FIELD OF THE INVENTION
The present invention relates to the field of bearing adapters for
a railcar.
BACKGROUND OF THE INVENTION
A railcar generally provides a pair of side frames on each side
having downwardly opening jaws. A bearing adapter is vertically
moveable within the jaw and rests on a bearing mounted on a railcar
axle carrying a wheel of the railcar. Typically, a bearing for a
railcar axle fits around a journal at the end of the railcar axle
where it is mounted between a backing ring assembly and an end
cap.
The railcar adapter acts as a rigid connection between the bogie
frame and the railcar axle. There is thus no possible movement
between the railcar adapter and the bogie frame in case of relative
movement between the bogie frame and the railcar axle.

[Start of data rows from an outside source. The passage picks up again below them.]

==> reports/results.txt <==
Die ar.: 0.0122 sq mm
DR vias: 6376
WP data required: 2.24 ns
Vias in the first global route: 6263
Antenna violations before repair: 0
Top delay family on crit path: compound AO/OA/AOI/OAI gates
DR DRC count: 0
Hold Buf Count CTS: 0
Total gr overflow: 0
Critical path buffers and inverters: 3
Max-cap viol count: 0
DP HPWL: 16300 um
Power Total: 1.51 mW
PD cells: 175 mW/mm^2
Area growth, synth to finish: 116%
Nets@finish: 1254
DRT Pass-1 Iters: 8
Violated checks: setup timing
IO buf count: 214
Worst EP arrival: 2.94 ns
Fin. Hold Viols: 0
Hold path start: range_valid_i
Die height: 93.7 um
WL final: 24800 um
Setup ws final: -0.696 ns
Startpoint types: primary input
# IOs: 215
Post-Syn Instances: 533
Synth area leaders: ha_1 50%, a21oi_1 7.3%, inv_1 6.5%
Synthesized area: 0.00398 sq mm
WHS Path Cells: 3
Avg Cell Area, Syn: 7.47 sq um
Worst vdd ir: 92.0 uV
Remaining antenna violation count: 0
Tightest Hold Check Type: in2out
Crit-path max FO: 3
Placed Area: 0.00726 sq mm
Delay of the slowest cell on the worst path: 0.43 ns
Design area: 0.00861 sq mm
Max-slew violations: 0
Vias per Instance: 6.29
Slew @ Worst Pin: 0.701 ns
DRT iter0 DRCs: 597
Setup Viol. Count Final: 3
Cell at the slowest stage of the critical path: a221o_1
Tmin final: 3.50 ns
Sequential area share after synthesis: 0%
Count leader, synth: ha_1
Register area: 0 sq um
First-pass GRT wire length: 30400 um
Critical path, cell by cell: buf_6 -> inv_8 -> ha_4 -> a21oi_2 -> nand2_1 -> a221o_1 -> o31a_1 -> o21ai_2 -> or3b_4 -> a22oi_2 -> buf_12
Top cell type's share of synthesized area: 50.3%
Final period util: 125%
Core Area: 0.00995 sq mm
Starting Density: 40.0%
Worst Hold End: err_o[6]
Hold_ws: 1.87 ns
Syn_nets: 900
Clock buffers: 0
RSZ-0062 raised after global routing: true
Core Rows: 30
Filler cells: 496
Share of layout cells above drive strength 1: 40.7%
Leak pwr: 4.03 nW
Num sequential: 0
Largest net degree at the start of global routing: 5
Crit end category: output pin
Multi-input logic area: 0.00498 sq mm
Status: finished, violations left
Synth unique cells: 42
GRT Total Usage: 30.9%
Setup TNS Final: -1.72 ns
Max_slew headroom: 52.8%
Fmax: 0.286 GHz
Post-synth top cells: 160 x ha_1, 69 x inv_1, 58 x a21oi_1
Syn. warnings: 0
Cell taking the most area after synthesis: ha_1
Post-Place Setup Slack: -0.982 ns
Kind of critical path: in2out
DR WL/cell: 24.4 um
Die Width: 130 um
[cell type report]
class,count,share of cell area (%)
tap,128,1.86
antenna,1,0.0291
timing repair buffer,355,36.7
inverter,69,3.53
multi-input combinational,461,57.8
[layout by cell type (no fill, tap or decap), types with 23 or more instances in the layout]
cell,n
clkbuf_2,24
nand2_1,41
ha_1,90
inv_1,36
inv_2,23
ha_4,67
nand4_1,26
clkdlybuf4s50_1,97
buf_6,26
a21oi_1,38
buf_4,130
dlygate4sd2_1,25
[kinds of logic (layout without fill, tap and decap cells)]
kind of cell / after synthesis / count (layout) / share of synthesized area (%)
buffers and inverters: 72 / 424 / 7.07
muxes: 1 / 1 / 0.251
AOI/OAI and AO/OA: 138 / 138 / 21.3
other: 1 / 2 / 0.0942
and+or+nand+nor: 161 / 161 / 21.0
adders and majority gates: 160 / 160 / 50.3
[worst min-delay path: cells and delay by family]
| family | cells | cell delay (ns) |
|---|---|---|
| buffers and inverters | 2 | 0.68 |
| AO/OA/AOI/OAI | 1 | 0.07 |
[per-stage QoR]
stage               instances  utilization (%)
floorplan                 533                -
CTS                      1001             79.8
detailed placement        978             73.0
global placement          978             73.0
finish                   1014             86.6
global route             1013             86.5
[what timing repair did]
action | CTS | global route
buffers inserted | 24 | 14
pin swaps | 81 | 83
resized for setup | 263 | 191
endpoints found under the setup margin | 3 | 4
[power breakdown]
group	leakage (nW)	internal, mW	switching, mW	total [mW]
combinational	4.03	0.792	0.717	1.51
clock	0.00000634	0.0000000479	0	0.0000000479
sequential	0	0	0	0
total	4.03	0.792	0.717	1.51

The guiding
surfaces of the railcar adapter are thus rapidly deteriorated.
Indeed, the twisting of the bogie frame generates high efforts on
the guiding surface of the adapter and on the bearing.
Therefore, it is an object of the invention to reduce the efforts
transmitted from the bogie frame to the adapter.
A solution to reduce those efforts is to harden the adapter.
However, such solution is not satisfactory since it is expensive
and has an impact on dimension and tolerances of the bearing seat
and on the guiding areas of the adapter.
BRIEF SUMMARY OF THE INVENTION
In one embodiment, a railcar adapter, for radially connecting a
railcar body to a bearing, comprises an adapter body having two
lateral channels each axially delimited by a pair of opposed lugs
and a lateral surface perpendicular to the opposed lugs. Each
lateral channel is adapted to cooperate with the railcar body.
The railcar adapter provides swivelling means allowing swivelling
of the railcar adapter relative to the railcar body.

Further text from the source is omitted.